• Best Predictor of Wins? A (simple) Statistical Analysis

    NFL people have always talked about how "Offense wins games, but defense wins championships", but is that really the case? I decided to take a look at the numbers from last season (regular-season only) and see if I could find the best predictors of the total number of wins. My thoughts are that the best three would be offensive yards per game, yards per game allowed, and Turnover margin. I also looked at yards per game differential (YPG scored minus YPG allowed) to control for different styles of play. Looking at the plots, it appears that all four are good predictors.

    I decided I would do a regression analysis on these data (basically, I'm just fitting the expected number of wins as a function of offensive and defensive YPG and turnover margin). What I found was that offense does indeed win games, and turnover margin is HUGE. Here's part of the summary (basically, a smaller p-value indicates a stronger predictor of wins):

    Estimate p-value
    Defyds -0.014258 0.279215
    Offyds 0.042564 0.000201
    TOmargin 0.114381 0.021892

    In statistics, we generally consider a p-value of less than 0.05 to be an indicator of a strong predictor. Using that criterion we see that Offensive YPG and turnover margin are the best predictors of wins, while YPG allowed isn't as significant. Given the current state of the NFL, with the emergence of big-time passing offenses, this shouldn't be that surprising. One other interesting thing to note: the estimate of 0.114 for turnover margin. Essentially what this means is that for any given YPG gained and allowed, a one-turnover increase in TO margin amounts to an expected 0.114 additional wins. Put another way, a change of 9 turnovers either way in a team's season TO margin is worth about one win!
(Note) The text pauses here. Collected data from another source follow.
This is an optimization exercise on Yosys and OpenROAD, whose aim is small area, a short achievable clock period and few clock cycles per item, not a production implementation.
The RTL was checked by simulation tests, not by an equivalence proof against the original design.
Power and IR drop assume default switching activity.

== build 55 ==
## alu_design
module alu_design(clock,reset,A,B,start_op,op_sel,result,end_op);
clock: 8.5 ns
lec_check: 0
abc_clock_period_in_ps: 5000
cap_margin: 20
core_margin: 2
core_utilization: 40
setup_slack_margin: 3
slew_margin: 20
run.sh (not shown) runs the stock make flow with config.mk's settings and CLKGATE_MAP_FILE= SYNTH_SCRIPT=/design/flow/synth_recipe.tcl, a recipe that flattens the netlist after the stock synthesis.
Testbench counts of build 55, summed over its fixed seeds: cycles 52,084, items 24,000.
--- input diff build 55..build 29 ---
==> flow/flow/run.sh (new file) <==
#!/bin/bash
# The standard layout, with the port buffers made from the smallest
# buffer cell instead of the flow's default choice.
set -euo pipefail
bash standard.sh BUFFER_PORTS_ARGS="-buffer_cell sky130_fd_sc_hd__buf_1" finish > standard_flow.log 2>&1
==> flow/standard.sh (new file) <==
#!/bin/bash
# synth_recipe.tcl (not shown) runs the flow's synth.tcl, then flattens the netlist and writes it again
# the make line also repeats each setting of config.mk as NAME=value (left out here)
make -C /OpenROAD-flow-scripts/flow DESIGN_CONFIG=/design/flow/config.mk WORK_HOME=/design/flow/orfs CLKGATE_MAP_FILE= SYNTH_SCRIPT=/design/flow/synth_recipe.tcl "${@:-finish}"
-- flow/config.mk --
<<< build 55, line 7
export LEC_CHECK = 0
export ABC_CLOCK_PERIOD_IN_PS = 5000
export CAP_MARGIN = 20
export CORE_MARGIN = 2
export CORE_UTILIZATION = 40
export SETUP_SLACK_MARGIN = 3
>>> build 29, line 7
export LEC_CHECK = 0
export CAP_MARGIN = 20
export CORE_MARGIN = 2
export CORE_UTILIZATION = 75
export SETUP_SLACK_MARGIN = 3
removed: flow/run.sh
Notes after the runs:
Total sequential power: build 29 vs build 55 — no meaningful difference
Post-layout total power of build 29 falls short of that of build 55 by a few percent.
On switching power: between build 29 and build 55, it ends up higher for build 55.
Build 29 vs build 55 — count of placed standard cells in the final layout, fillers left out dropped 60.
The higher number of instances in the placed design of build 29 and build 55 is in build 55.
Final cell area: build 29 below build 55
When build 29 is measured against build 55, its total length of routed met2 wires turns out 0.77% lower.
Build 29 vs. build 55: total wire length now sits lower, combinational power share -4.2 points, final cycle utilization of the critical path saw an increase, fmax -3.1 MHz.
Here is what was changed in the inputs of build 76 compared with build 29.
-- flow/config.mk --
<<< build 29, line 9
export CORE_MARGIN = 2
export CORE_UTILIZATION = 75
export SETUP_SLACK_MARGIN = 3
>>> build 76, line 9
export CORE_MARGIN = 2
export CORE_UTILIZATION = 40
export SETUP_SLACK_MARGIN = 3
Findings:
- From build 29 to build 76 the numbers moved as follows: clock group power decreased by about 6% relative to the old numbers, clock skew ~0 delta, share of cell area taken by muxes after synthesis barely changed.
- Build 76 vs. build 29: finished layout cell area now larger; routed wire length now larger.
[inputs] build 21 vs build 76
==> flow/run.sh (new file) <==
#!/bin/bash
# synth_recipe.tcl (not shown) runs the flow's synth.tcl, then flattens the netlist and writes it again
# the make line also repeats each setting of config.mk as NAME=value (left out here)
make -C /OpenROAD-flow-scripts/flow DESIGN_CONFIG=/design/flow/config.mk WORK_HOME=/design/flow/orfs CLKGATE_MAP_FILE= SYNTH_SCRIPT=/design/flow/synth_recipe.tcl finish
-- flow/config.mk --
<<< build 76, line 7
export LEC_CHECK = 0
export CAP_MARGIN = 20
>>> build 21, line 7
export LEC_CHECK = 0
export ABC_AREA = 1
export CAP_MARGIN = 20
removed: flow/flow/run.sh
removed: flow/standard.sh
Notes after the runs:
Note that the total power recorded for build 76 amounts to 0.847 times the value seen in build 21.
On sequential share of layout area: between build 21 and build 76, it ends up lower for build 21.
Relative to build 76, build 21 degrades hold slack.
On final critical-path setup slack, build 76 tracks build 21 almost exactly.
Looking only at xor/xnor share of the synthesized area, and setting everything else aside, the higher value of build 21 and build 76 goes to build 76.
Between build 21 and build 76, signed area change from the synthesized netlist to the final layout is lower for build 76, build 21 comes in above that.
Reported for build 21 and build 76, quantity of hold-fixing buffers added after cts turned out identical to the last digit.
Comparing routed wire length on met3 for build 21 and build 76, the bigger number came from build 21.
Build 76 has lower global-route usage than build 21.
| non-clock inverter instance count of the final layout | higher: build 21 |
Run comparison: build 76 leading cell type in the layout, fill and taps excluded sky130_fd_sc_hd__buf_1; build 21 leading cell type in the layout, fill and taps excluded sky130_fd_sc_hd__nand2_1
On time the final worst path needs with I/O delays and setup, build 21 and build 76 are basically level.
    I decided to do one more analysis. This time instead of using offensive and defensive YPG as predictors, I decided to use YPG differential. This allows me to control for different styles of play (e.g. the Jets win games a lot differently than the Colts or Saints) as well as for different field and weather conditions. YPG differential only considers the difference in yardage totals for the two teams in every game. I fit a model to last year's NFL win totals based on YPG differential and TO margin, with the following results:

    Estimate p-value
    ypgdiff 0.031407 0.000153
    TOmargin 0.107999 0.048150

    Looks like YPG differential is a very strong predictor of win totals! For any given season TO margin, we expect roughly one extra win for every 32-yard increase in YPG differential, and for a given YPG differential, again a 9-turnover change in TO margin is worth about one extra win. So there are the numbers: if you can outgain your opponent in win the turnover battle, you have a great chance of winning (but you already knew that!).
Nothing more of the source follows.